What is required: Report the count of lines below in which the string "layer" occurs; include nothing else.

- - -

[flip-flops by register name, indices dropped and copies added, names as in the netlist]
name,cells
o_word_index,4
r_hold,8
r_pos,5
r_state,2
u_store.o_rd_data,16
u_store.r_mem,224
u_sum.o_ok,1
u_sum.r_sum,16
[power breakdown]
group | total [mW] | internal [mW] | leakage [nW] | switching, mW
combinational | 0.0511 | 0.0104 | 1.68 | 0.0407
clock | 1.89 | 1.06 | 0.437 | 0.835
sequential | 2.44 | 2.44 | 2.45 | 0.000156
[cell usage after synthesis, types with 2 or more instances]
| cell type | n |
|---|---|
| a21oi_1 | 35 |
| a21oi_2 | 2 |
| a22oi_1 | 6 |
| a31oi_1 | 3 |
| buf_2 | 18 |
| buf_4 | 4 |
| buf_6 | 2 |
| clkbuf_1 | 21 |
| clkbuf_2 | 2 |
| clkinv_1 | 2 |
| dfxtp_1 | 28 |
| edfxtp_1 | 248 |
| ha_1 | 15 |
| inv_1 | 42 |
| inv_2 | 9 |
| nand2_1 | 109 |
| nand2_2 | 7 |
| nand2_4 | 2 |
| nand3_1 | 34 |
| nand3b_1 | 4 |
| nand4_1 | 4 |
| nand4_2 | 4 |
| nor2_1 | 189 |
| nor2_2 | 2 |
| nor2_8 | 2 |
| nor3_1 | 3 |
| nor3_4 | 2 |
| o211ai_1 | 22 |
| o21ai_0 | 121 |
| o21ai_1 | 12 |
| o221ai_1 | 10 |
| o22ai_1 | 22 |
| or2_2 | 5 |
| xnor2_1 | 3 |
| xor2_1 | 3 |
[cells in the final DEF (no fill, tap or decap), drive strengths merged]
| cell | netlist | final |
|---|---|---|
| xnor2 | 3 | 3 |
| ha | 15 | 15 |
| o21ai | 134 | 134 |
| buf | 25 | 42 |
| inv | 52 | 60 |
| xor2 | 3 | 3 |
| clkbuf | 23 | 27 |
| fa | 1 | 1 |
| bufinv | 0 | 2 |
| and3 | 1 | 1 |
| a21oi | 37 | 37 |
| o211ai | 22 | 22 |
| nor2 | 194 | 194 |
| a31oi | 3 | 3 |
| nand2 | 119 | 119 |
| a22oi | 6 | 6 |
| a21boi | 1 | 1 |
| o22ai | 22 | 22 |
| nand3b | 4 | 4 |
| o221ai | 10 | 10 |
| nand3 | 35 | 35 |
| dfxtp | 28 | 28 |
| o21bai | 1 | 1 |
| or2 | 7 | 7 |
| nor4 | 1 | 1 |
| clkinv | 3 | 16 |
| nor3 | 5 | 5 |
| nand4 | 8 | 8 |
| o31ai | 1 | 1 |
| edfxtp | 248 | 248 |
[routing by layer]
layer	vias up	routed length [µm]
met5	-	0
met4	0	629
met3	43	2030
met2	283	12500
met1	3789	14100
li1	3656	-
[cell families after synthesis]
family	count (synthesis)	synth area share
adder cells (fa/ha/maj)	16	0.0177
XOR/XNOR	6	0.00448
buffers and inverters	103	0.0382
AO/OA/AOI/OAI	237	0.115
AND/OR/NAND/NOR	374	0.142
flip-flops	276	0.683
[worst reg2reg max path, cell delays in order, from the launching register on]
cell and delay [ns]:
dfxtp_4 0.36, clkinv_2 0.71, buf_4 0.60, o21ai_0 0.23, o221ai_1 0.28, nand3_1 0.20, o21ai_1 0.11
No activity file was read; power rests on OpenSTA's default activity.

- - -

Written response: 2